## REQUIREMENT
The following data has a line with "antenna_left = 0" and a line with "clock_tree.buffer_depth = 2". Write out exactly those lines and all the lines between them.

★ ★ ★ ★ ★

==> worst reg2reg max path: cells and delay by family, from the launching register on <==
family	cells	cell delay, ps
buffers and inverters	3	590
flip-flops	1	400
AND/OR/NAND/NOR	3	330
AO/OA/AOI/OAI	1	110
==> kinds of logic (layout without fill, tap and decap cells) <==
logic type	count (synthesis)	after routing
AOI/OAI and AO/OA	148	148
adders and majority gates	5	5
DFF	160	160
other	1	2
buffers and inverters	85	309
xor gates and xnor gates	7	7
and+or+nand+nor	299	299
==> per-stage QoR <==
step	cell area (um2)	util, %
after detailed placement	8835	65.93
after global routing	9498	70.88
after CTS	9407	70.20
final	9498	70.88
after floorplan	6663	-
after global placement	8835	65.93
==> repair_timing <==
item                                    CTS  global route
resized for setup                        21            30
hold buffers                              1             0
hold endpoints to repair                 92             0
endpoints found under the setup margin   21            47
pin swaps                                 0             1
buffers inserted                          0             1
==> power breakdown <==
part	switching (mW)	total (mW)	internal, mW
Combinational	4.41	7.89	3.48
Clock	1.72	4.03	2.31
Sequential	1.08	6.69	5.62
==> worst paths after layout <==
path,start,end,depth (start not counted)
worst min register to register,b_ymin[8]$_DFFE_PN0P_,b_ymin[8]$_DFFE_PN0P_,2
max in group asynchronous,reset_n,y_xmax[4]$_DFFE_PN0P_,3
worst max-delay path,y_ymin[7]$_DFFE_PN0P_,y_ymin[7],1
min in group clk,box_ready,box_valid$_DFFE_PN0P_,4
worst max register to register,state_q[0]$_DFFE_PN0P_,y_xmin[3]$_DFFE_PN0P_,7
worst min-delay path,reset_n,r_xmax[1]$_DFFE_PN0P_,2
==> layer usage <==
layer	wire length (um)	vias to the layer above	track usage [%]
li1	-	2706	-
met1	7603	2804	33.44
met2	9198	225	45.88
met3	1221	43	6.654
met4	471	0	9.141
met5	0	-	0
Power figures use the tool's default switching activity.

★ ★ ★ ★ ★

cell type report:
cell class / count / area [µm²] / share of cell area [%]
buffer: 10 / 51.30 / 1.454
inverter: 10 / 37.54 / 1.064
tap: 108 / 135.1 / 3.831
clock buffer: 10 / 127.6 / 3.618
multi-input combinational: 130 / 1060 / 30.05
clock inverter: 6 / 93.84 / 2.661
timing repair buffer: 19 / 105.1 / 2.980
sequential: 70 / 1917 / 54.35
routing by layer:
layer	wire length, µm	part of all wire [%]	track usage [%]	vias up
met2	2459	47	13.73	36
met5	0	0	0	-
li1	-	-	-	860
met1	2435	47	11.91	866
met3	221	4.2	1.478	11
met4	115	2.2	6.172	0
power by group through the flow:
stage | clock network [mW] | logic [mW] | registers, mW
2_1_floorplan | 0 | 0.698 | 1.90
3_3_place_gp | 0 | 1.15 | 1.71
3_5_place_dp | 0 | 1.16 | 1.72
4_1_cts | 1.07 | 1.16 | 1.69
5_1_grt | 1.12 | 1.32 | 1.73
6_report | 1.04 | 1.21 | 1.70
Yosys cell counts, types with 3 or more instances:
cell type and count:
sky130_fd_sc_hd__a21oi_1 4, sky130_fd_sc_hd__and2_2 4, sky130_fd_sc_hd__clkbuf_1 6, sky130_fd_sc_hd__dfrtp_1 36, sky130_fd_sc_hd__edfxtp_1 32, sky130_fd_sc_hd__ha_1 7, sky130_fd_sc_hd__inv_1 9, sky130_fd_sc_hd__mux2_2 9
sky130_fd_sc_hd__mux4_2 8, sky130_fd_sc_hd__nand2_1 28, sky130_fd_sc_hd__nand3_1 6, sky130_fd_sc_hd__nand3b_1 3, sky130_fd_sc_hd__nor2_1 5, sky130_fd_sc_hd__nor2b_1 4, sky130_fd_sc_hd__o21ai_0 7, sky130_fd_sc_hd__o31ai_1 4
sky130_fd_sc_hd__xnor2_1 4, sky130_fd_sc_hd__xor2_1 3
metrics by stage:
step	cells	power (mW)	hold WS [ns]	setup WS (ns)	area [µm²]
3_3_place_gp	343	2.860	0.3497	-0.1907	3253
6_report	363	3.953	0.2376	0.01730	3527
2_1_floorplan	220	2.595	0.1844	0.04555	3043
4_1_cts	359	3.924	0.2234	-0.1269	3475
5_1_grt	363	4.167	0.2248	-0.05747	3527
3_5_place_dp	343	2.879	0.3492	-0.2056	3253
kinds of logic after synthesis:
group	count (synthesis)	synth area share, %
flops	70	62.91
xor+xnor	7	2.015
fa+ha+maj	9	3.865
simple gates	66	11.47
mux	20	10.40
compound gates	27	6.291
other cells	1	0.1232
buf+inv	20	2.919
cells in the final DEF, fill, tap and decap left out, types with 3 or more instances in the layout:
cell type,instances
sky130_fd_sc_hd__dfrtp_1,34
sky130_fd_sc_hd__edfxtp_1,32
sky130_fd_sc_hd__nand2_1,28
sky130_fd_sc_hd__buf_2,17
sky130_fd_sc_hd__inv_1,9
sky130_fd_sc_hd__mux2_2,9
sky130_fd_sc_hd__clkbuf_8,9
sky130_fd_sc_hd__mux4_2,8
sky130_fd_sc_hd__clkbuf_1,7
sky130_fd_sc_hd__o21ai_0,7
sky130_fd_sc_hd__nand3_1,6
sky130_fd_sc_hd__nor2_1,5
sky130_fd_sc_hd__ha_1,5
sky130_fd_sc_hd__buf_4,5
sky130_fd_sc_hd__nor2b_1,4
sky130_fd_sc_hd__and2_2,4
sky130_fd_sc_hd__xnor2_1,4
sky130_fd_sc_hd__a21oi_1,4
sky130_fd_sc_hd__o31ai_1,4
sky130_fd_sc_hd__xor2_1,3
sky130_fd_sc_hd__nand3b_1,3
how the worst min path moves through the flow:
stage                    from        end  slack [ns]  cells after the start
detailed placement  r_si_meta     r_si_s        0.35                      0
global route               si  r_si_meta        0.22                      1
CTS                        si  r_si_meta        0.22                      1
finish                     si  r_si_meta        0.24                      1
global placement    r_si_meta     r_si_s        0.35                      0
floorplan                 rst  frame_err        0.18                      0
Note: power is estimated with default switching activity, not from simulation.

★ ★ ★ ★ ★

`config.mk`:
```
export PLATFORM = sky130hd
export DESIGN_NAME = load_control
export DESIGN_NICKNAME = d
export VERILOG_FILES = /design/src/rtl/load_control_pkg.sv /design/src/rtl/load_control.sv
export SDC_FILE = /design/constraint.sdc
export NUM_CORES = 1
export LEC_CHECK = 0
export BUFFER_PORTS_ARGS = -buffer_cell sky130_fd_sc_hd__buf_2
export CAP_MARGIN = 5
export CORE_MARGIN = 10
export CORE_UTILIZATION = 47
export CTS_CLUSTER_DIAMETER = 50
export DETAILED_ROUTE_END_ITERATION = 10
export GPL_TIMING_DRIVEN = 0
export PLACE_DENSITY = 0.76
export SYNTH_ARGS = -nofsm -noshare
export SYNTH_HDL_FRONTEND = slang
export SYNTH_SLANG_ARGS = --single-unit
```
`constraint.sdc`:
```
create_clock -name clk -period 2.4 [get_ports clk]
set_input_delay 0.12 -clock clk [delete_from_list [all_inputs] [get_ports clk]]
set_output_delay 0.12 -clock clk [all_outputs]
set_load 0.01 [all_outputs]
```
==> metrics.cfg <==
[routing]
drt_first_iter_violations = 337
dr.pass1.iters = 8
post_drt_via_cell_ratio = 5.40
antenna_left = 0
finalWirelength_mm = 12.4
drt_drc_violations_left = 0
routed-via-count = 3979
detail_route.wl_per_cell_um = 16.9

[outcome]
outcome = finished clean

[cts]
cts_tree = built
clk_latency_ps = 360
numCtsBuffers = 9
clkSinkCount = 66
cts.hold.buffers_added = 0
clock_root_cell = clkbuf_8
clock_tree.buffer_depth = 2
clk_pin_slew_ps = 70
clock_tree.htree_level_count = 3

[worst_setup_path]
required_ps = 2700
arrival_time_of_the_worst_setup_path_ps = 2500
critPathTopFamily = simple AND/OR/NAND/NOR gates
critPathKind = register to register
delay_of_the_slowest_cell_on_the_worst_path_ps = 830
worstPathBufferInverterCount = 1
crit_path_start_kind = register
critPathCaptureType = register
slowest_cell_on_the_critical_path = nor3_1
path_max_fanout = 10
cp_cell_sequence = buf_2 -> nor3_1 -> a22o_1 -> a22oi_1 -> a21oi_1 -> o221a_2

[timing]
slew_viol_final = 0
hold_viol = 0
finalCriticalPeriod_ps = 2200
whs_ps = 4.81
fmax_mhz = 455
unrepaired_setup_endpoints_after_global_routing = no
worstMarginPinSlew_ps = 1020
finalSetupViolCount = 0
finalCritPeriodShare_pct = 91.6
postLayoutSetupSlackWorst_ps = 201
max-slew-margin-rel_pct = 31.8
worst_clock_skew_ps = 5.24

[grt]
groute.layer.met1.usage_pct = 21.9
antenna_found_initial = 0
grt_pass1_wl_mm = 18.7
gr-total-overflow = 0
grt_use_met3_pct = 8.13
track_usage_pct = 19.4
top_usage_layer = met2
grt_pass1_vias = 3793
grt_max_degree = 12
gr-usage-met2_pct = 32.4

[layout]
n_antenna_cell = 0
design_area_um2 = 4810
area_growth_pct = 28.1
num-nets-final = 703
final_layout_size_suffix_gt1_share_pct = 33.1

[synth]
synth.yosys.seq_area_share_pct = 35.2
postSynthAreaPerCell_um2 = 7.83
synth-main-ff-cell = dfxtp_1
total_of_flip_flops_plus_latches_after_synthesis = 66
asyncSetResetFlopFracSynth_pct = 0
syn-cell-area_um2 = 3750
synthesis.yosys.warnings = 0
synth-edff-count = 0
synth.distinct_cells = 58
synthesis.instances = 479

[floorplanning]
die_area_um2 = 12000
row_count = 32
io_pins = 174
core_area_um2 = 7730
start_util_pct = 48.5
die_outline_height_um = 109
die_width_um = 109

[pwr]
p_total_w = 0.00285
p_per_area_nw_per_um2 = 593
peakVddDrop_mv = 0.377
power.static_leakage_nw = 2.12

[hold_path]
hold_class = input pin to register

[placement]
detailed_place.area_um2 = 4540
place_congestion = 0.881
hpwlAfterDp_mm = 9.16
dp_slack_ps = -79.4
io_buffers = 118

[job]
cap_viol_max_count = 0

★ ★ ★ ★ ★

## WRITTEN SOLUTION
antenna_left = 0
finalWirelength_mm = 12.4
drt_drc_violations_left = 0
routed-via-count = 3979
detail_route.wl_per_cell_um = 16.9

[outcome]
outcome = finished clean

[cts]
cts_tree = built
clk_latency_ps = 360
numCtsBuffers = 9
clkSinkCount = 66
cts.hold.buffers_added = 0
clock_root_cell = clkbuf_8
clock_tree.buffer_depth = 2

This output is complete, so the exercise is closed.